U.S. women's soccer training heating up

WEST PALM BEACH, Fla. -- Just beyond the glide path of the international airport, across the street from the barking German shepherd and atop the neatly trimmed Bermuda grass virtually simmering in the midday sun, Megan Rapinoe laced corner kick after corner kick toward the goal on the U.S. women's soccer team's practice field Thursday.

Abby Wambach maneuvered around a fake yellow plastic defender stationed in the penalty box and headed the ball high over the cross bar. She wasn't pleased, yelling her name disappointedly into the blue sky. The previous volley off her forehead had nestled into the back of the net.

Very soon, those will count for everything.

Just two months from the start of the FIFA Women's World Cup in Germany, the top-ranked U.S. women continue to cook down a roster of 29 invitees to 21 players who will attempt to win the country's third title. Fourth-year coach Pia Sundhage has gathered a mix of veterans, many of whom won Olympic gold in China in 2008, and younger college players for a unique three-week camp during which many on the team leave on weekends to play for their Women's Professional Soccer clubs.

"It's healthy competition," Sundhage said. "But there is some stress there. I can feel it."

Leaving on weekends to fulfill professional commitments, which all players do except those staying in West Palm Beach for a magicJack game, only adds to that stress.

"It's a little bit hectic, a lot of travel. I have a game on Sunday in Boston, and I'll be leaving for it on Saturday, which is not ideal," said midfielder Heather O'Reilly, who plays professionally for Sky Blue FC. "It's a little bit hectic, but I think we have our eyes on the prize and it's worth it, and all those other details we just figure out."

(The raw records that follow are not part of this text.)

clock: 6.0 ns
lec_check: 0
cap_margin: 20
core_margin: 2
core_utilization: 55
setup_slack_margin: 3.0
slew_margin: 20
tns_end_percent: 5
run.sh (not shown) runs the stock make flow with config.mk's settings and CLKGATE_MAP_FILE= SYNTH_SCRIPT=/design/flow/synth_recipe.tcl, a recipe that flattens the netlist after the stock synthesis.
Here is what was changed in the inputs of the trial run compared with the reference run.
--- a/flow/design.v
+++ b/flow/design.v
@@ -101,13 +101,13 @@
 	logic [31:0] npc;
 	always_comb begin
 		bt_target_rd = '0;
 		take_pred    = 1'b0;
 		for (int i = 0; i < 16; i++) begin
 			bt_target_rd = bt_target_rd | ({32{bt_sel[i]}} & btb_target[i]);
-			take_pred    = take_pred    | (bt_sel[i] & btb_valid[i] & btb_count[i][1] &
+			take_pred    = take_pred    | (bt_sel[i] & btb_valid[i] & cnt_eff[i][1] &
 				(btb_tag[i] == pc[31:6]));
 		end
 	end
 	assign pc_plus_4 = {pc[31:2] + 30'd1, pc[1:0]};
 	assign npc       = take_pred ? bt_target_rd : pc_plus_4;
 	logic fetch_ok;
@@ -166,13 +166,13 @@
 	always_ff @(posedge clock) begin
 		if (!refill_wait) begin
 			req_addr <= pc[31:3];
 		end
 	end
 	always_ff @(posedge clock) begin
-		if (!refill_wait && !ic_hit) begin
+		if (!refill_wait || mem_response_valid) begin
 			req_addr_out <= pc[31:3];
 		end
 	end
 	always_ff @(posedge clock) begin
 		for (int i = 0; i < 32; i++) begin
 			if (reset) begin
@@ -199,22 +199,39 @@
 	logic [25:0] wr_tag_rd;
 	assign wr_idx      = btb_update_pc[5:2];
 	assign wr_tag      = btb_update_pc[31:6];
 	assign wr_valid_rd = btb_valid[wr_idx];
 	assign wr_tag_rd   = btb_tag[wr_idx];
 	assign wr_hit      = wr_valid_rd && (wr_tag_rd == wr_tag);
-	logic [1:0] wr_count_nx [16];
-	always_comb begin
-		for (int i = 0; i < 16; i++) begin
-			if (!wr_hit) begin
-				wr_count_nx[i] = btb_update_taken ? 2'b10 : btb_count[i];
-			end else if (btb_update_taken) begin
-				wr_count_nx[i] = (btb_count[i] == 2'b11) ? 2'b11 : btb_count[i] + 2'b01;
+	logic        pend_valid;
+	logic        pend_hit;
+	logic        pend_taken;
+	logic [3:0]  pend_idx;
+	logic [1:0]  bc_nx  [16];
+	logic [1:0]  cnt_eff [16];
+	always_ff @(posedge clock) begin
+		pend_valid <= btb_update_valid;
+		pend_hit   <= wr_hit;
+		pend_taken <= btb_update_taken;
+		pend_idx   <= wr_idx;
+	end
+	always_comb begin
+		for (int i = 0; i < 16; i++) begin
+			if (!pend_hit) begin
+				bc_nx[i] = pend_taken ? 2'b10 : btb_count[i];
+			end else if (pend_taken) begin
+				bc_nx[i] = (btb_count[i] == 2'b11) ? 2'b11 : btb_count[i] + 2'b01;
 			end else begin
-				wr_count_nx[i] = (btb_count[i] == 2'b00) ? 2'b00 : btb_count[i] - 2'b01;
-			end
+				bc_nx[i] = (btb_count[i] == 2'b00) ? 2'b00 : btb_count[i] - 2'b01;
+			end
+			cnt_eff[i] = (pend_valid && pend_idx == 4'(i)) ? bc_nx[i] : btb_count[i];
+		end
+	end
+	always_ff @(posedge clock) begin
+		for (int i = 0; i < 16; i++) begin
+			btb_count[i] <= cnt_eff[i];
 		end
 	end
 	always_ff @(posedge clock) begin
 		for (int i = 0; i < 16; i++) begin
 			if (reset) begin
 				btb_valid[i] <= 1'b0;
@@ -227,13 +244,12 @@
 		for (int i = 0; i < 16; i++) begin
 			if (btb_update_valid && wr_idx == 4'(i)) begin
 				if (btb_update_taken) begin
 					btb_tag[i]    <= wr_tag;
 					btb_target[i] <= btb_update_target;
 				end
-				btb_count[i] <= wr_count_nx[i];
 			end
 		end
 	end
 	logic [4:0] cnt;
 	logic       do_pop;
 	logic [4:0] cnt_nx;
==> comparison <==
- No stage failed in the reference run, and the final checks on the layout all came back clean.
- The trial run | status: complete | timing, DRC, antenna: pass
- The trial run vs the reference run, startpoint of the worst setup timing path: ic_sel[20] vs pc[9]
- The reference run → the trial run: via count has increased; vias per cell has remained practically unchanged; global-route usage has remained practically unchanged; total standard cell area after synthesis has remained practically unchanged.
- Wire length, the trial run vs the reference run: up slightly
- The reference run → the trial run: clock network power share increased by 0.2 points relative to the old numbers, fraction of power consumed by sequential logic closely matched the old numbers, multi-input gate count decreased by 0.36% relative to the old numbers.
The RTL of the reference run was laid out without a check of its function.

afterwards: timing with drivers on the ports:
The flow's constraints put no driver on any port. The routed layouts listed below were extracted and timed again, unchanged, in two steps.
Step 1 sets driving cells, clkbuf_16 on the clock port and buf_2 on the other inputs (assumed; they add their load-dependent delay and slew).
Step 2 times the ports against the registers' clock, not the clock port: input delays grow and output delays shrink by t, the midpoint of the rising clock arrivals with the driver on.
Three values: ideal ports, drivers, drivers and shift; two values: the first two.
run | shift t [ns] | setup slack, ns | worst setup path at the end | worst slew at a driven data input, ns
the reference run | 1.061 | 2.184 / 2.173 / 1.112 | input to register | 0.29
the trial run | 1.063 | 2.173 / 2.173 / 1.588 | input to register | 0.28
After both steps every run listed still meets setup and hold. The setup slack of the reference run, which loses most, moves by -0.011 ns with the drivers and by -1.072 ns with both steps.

Sundhage said allowing her players to honor their WPS commitments is wise for now because "soccer is about feelings and it's about making decisions and they can do that with the clubs." She will restrict them to their international duties as the final World Cup tuneups approach.

"We need to stay together in order to compete for the gold medal," Sundhage said. "I have so much respect for the international level, so staying together is crucial."

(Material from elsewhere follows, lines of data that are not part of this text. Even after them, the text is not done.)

Background: an optimization exercise with open tools, aiming at small area, a short achievable clock period and few clock cycles. Do not read the settings as production practice. RTL that was checked went through simulation tests only; none was proved equivalent to the original. Only the layout flow was run in run 1; the RTL was not checked for function there. Power figures rest on the tool's default switching activity, not on a simulated workload.

==> flow/design.v, too long to show whole: its modules and the start of the top module <==
// module conv_loader: 15 lines
// module conv_mux8: 9 lines
// module frame_ram: 47 lines
// module conv_fa: 11 lines
// module conv_ha: 10 lines
// module conv_wmask: 8 lines
// module conv_engine: 2708 lines
// module conv2d_top: 175 lines
module conv2d_top
(
    input  logic        i_clk,
    input  logic        i_rst,
    input  logic [9:0]  i_pix,      
    input  logic [9:0]  i_wgt,      
    output logic [26:0] o_out,      
    output logic        o_busy
);
  // ...
==> flow/flow/run.sh <==
#!/bin/bash
set -euo pipefail
export BUFFER_PORTS_ARGS="-buffer_cell sky130_fd_sc_hd__buf_2"
export SETUP_SLACK_MARGIN=5.3
bash standard.sh > standard.log 2>&1
==> flow/standard.sh <==
#!/bin/bash
# synth_recipe.tcl (not shown) runs the flow's synth.tcl, then flattens the netlist and writes it again
# the make line also repeats each setting of config.mk as NAME=value (left out here)
make -C /OpenROAD-flow-scripts/flow DESIGN_CONFIG=/design/flow/config.mk WORK_HOME=/design/flow/orfs CLKGATE_MAP_FILE= SYNTH_SCRIPT=/design/flow/synth_recipe.tcl "${@:-finish}"
==> flow/config.mk <==
export PLATFORM = sky130hd
export DESIGN_NAME = conv2d_top
export DESIGN_NICKNAME = conv2d_top
export VERILOG_FILES = /design/flow/design.v
export SDC_FILE = /design/flow/constraint.sdc
export NUM_CORES = 4
export LEC_CHECK = 0
export CAP_MARGIN = 20
export CORE_MARGIN = 2
export CORE_UTILIZATION = 60
export CTS_CLUSTER_DIAMETER = 90
export CTS_CLUSTER_SIZE = 26
export PLACE_DENSITY = 0.7
export SLEW_MARGIN = 20
export SYNTH_HIERARCHICAL = 1
export SYNTH_MINIMUM_KEEP_SIZE = 0
==> flow/constraint.sdc <==
create_clock -name core_clock -period 8.0 [get_ports {i_clk}]
set_input_delay 1.6000 -clock core_clock [delete_from_list [all_inputs] [get_ports {i_clk}]]
set_output_delay 1.6000 -clock core_clock [all_outputs]
set_load 0.01 [all_outputs]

For now they sweat together in black practice uniforms in West Palm Beach, a site chosen to simulate a German summer.

While Sundhage and many of her players temper their optimism about winning their first World Cup title since 1999 with caution -- citing the ever-improving quality of international competition, the need, the coach said, to "stay humble" and the vagaries of FIFA rankings -- Wambach is decidedly more greedy. And blunt. This team, she said, is good enough to win the tournament. And it should.

"Anything less would be a disappointment for us," said Wambach, who has a team-high 117 goals in 150 international appearances. "We know it's not going to be easy. We know we'll probably have to go through some bumps in the road to get there, but it's not what happens, it's how you deal with it. We learned a lot from the loss against Mexico, the loss against England, and I think moving forward we've got to believe in each other, be healthy and move forward."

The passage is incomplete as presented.